_The task_: For this exercise, please find the lines in the entries that include the word "adders" and copy them.

_Working data_:
-----

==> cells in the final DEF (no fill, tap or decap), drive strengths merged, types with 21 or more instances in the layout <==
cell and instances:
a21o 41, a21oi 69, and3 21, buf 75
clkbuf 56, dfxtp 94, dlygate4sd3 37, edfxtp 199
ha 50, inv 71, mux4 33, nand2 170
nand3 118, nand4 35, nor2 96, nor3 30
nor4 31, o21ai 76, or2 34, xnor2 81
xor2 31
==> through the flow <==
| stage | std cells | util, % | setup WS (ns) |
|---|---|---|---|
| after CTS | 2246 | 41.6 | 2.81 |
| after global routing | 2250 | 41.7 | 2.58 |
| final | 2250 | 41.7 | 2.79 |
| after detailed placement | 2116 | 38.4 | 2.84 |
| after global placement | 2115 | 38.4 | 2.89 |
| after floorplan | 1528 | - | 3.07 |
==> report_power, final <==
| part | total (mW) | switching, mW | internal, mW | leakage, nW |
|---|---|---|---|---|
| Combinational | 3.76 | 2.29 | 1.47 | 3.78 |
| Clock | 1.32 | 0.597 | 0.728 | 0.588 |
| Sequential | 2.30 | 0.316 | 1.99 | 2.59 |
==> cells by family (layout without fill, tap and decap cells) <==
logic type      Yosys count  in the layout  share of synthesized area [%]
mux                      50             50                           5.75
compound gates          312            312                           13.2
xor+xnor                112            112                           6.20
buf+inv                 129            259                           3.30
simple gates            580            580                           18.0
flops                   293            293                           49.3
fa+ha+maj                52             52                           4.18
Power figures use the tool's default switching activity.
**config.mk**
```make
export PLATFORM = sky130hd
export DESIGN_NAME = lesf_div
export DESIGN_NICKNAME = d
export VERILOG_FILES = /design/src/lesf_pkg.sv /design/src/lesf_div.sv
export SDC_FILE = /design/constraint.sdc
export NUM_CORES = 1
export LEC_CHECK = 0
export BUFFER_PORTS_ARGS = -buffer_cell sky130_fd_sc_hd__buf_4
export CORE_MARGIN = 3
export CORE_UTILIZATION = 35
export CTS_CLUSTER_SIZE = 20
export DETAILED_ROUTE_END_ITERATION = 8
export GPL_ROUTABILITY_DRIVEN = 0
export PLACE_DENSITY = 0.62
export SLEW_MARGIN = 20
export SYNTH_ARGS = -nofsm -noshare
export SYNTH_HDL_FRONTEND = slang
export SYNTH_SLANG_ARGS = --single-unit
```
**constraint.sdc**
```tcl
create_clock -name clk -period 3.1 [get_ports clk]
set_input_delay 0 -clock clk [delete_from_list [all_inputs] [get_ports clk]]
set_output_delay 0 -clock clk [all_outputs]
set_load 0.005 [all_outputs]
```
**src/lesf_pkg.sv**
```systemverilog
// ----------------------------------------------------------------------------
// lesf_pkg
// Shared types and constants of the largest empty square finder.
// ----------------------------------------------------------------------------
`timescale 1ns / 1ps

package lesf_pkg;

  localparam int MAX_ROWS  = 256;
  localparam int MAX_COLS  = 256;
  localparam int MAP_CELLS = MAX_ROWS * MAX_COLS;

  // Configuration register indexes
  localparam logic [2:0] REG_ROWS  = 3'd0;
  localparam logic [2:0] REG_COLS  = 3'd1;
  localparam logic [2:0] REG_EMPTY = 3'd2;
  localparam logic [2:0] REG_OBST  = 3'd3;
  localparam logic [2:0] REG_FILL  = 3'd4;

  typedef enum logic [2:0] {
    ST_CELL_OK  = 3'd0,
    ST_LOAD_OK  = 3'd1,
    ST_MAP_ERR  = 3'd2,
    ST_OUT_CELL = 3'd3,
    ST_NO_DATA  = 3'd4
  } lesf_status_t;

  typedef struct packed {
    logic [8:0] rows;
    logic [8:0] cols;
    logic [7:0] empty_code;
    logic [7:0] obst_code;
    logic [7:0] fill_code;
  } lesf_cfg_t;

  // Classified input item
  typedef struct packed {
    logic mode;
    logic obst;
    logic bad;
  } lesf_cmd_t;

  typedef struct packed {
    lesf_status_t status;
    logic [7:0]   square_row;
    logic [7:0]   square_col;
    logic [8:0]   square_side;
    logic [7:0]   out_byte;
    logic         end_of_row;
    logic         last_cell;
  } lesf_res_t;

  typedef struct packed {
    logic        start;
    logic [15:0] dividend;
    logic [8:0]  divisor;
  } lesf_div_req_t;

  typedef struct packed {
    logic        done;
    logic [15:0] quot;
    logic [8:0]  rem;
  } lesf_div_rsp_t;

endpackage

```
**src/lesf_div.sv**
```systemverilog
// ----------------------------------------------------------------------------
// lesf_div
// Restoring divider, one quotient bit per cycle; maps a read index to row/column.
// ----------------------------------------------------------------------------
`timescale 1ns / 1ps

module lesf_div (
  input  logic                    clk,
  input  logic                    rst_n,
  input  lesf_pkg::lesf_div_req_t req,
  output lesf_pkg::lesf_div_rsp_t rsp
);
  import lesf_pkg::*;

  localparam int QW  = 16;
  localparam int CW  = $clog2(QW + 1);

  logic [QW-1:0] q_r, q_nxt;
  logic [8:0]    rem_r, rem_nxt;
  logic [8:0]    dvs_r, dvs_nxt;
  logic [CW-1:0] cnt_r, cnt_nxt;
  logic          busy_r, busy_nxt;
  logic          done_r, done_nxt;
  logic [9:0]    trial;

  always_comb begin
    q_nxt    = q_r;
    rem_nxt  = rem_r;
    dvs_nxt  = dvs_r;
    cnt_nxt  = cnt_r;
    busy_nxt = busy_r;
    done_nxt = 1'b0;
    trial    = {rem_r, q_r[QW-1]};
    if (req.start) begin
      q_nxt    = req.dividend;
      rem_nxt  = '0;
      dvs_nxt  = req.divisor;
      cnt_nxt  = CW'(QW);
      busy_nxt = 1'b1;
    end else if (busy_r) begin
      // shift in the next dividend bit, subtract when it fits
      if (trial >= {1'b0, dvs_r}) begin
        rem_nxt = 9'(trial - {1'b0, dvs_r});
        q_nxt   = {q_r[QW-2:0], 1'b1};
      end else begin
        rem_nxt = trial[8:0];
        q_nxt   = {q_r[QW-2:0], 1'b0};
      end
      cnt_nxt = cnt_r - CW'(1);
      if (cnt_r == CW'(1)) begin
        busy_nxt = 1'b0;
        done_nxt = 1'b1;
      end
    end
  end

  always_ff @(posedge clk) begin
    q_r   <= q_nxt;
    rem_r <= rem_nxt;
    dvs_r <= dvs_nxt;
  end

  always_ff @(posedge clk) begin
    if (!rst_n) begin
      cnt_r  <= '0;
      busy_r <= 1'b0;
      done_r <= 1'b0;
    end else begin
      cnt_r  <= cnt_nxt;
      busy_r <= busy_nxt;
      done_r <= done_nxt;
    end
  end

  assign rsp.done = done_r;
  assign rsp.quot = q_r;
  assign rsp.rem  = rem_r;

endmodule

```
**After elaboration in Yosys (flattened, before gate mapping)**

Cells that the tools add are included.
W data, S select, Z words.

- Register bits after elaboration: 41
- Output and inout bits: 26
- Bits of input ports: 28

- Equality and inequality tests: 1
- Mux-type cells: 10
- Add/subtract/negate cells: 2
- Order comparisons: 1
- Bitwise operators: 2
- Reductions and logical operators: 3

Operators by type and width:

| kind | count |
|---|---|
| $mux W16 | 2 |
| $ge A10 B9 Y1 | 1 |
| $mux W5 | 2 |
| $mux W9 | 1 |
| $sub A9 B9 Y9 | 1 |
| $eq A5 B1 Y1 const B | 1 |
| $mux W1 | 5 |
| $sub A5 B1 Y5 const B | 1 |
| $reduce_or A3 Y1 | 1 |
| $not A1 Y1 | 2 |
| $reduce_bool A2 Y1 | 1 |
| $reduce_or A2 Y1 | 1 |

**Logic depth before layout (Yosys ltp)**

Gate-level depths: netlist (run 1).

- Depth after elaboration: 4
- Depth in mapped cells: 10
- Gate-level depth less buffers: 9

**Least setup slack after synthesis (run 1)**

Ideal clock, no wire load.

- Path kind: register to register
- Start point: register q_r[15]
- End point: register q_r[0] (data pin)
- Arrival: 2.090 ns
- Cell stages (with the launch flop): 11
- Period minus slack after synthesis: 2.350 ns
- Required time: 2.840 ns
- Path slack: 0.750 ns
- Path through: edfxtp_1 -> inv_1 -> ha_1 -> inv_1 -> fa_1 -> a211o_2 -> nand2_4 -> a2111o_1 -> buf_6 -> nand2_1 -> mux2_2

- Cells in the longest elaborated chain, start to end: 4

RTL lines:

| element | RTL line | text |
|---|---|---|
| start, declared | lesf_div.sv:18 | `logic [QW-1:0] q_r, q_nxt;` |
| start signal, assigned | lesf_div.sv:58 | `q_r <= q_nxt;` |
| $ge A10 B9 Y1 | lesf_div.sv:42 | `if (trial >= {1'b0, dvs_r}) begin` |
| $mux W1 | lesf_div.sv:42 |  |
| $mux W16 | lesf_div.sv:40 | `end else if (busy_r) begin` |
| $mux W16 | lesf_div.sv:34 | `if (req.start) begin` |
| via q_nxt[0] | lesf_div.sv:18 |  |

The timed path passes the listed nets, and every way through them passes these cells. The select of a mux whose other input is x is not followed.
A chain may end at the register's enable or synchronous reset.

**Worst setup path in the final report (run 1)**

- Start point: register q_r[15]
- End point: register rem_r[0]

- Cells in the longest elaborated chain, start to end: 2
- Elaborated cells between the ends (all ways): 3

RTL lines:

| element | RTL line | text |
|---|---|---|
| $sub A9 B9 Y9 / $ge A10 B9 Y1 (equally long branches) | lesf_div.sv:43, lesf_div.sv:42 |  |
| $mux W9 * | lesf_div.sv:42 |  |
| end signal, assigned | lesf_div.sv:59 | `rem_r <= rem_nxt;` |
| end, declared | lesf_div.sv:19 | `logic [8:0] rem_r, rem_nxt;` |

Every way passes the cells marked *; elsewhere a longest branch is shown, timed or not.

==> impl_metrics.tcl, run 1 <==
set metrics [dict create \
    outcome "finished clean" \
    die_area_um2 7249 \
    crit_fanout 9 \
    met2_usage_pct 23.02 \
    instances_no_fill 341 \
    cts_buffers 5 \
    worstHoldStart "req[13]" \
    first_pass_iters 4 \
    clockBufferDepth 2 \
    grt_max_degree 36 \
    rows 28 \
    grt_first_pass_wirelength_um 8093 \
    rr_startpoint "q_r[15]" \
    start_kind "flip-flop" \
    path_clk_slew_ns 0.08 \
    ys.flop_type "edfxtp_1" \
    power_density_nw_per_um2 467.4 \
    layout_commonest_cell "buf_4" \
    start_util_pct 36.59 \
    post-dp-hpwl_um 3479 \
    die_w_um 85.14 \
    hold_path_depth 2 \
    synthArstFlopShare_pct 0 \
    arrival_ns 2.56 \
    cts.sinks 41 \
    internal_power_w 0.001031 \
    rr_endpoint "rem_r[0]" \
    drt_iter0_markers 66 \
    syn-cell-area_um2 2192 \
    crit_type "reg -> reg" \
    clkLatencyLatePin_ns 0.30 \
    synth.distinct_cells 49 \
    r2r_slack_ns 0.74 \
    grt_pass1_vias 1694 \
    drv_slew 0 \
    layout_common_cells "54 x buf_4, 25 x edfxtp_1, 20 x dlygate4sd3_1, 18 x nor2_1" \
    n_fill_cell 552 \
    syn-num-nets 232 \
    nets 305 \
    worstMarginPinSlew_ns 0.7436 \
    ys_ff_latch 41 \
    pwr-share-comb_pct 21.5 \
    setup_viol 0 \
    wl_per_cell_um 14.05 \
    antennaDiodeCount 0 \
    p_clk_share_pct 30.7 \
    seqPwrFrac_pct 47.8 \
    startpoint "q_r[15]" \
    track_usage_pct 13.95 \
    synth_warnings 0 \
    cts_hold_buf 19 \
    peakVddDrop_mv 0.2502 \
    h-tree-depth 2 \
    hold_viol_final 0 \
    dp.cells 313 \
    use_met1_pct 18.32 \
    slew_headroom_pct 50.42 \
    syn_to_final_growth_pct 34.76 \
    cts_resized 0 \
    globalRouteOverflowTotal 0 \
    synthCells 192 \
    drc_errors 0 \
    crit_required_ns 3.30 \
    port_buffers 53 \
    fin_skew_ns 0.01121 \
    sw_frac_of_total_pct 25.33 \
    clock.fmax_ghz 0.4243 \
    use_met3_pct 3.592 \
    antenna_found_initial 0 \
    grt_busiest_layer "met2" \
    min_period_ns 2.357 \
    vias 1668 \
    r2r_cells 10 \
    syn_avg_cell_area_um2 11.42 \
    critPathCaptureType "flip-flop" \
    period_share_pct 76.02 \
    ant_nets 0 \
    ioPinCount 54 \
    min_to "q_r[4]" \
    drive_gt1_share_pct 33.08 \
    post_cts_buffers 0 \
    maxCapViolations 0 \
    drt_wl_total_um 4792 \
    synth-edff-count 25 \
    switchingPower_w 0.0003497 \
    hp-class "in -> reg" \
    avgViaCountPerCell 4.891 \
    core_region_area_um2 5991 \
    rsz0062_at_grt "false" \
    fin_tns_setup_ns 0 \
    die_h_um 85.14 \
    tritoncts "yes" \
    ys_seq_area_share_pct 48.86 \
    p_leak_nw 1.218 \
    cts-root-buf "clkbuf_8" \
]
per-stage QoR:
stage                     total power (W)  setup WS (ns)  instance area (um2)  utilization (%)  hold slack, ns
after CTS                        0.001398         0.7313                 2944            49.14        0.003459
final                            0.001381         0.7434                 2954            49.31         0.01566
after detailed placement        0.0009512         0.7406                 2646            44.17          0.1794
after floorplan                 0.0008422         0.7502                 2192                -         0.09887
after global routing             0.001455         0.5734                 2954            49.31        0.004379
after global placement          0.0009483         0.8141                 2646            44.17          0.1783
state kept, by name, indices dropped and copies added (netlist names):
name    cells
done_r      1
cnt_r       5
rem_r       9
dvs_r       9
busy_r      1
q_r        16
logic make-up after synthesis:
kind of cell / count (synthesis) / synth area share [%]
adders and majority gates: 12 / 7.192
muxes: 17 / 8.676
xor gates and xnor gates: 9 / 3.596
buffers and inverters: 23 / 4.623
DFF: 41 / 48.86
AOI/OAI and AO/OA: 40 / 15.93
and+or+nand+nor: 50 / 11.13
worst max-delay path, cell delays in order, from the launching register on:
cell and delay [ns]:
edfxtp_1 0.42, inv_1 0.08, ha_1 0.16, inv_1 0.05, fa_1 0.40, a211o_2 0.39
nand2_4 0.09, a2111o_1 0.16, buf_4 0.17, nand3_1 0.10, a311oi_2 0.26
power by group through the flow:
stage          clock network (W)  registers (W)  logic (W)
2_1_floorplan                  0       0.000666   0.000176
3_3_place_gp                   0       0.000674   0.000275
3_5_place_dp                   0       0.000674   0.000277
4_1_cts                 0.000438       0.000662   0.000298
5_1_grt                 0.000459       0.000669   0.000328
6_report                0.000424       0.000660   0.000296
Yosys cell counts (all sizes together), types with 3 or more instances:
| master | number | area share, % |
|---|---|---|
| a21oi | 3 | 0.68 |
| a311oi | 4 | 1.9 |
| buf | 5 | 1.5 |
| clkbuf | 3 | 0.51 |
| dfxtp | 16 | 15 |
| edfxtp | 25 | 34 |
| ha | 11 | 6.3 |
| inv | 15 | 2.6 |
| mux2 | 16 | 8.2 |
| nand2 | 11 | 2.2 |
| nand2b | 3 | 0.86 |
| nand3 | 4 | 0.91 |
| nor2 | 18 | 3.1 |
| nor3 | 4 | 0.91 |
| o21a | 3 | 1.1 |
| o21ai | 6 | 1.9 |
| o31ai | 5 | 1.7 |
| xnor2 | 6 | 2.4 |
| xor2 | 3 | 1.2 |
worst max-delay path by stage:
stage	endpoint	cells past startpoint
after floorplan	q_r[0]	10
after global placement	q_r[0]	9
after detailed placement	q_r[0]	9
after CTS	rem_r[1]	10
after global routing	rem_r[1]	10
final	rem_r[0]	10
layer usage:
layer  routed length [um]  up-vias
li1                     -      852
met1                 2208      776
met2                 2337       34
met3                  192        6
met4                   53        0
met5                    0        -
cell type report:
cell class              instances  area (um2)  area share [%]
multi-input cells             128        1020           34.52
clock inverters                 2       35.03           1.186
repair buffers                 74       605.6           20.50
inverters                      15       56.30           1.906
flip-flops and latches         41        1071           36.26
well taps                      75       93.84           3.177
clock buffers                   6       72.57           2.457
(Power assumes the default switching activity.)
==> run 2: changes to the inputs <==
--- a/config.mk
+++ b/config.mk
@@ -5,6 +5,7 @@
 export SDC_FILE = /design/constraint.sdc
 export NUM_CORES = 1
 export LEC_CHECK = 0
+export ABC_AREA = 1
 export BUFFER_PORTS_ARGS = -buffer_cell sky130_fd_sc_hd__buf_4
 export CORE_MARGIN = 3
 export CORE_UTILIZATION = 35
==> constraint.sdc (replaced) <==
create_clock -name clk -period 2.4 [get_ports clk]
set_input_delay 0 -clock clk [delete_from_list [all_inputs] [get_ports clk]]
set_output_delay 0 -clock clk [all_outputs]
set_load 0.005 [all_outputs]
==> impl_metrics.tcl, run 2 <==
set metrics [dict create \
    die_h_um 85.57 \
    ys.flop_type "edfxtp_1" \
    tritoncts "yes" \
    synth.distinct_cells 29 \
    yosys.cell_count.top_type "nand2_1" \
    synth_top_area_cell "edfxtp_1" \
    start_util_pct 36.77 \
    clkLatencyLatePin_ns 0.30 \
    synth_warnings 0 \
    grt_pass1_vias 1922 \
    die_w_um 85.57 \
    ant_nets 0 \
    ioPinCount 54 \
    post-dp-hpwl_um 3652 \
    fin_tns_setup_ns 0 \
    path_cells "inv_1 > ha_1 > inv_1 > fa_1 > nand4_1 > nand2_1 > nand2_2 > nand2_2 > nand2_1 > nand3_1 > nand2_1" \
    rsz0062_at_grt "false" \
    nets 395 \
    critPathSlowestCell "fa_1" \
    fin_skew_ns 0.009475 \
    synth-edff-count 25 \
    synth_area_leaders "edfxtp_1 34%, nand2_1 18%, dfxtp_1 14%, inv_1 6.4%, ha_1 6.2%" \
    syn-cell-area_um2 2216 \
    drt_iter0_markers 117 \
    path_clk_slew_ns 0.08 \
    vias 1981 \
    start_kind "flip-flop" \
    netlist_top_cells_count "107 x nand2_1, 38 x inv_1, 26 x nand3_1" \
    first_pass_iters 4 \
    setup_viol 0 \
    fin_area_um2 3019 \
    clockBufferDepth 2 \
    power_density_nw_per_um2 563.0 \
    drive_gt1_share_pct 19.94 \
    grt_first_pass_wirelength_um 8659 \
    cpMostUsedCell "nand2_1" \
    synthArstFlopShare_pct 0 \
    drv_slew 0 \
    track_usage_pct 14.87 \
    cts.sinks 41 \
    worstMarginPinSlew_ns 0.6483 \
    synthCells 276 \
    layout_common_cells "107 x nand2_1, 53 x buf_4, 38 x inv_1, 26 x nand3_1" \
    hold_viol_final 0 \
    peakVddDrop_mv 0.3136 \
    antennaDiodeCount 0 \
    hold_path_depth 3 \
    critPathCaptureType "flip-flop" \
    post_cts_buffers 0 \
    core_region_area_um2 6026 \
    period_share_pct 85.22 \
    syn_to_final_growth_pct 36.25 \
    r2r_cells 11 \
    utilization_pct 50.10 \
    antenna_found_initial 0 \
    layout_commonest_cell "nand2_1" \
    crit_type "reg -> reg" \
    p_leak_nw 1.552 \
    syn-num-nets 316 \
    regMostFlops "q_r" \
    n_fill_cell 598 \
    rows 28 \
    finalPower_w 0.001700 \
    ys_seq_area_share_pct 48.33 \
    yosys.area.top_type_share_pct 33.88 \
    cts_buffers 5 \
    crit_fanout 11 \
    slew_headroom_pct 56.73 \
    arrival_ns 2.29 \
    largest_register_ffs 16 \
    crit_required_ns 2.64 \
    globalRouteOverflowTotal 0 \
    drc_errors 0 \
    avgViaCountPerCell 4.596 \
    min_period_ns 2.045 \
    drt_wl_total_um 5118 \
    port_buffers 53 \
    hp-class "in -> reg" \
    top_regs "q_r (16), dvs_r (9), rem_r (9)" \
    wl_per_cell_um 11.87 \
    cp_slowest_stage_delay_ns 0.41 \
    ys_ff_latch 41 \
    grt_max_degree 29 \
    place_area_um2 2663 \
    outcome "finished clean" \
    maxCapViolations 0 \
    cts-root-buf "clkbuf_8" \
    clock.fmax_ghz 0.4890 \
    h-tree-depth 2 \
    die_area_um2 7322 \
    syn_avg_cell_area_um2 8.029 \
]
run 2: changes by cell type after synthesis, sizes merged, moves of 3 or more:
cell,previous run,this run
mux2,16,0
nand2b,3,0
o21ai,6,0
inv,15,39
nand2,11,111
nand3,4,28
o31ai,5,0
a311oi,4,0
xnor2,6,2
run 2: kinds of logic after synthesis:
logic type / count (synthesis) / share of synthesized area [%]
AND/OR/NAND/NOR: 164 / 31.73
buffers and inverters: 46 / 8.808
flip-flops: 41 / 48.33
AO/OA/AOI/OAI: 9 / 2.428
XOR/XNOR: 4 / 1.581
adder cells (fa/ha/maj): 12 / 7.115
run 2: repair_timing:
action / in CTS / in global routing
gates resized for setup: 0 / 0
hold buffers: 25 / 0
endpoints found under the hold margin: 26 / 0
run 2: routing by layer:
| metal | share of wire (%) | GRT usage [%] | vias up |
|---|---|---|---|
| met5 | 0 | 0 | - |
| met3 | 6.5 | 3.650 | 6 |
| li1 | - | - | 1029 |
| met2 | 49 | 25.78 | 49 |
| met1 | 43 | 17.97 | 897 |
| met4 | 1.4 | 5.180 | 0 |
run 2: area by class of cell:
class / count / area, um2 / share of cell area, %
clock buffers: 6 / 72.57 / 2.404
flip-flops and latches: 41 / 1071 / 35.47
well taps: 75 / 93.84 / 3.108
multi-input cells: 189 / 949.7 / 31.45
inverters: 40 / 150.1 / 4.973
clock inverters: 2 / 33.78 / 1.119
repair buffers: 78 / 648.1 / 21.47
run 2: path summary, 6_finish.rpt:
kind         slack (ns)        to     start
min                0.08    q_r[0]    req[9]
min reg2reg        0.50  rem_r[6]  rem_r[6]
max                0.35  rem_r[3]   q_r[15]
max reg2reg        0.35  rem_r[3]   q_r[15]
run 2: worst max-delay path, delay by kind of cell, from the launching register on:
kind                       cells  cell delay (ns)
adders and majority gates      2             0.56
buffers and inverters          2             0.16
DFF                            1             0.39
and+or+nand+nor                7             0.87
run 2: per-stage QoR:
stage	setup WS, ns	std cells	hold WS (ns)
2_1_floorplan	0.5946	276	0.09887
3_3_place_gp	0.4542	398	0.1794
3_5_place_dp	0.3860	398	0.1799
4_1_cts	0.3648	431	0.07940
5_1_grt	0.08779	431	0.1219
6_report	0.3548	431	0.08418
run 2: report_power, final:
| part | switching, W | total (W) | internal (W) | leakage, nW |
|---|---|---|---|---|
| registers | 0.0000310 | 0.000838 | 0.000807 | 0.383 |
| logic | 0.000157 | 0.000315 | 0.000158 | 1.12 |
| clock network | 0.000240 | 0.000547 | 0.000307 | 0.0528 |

-----

_Response area_:
adders and majority gates: 12 / 7.192
adders and majority gates      2             0.56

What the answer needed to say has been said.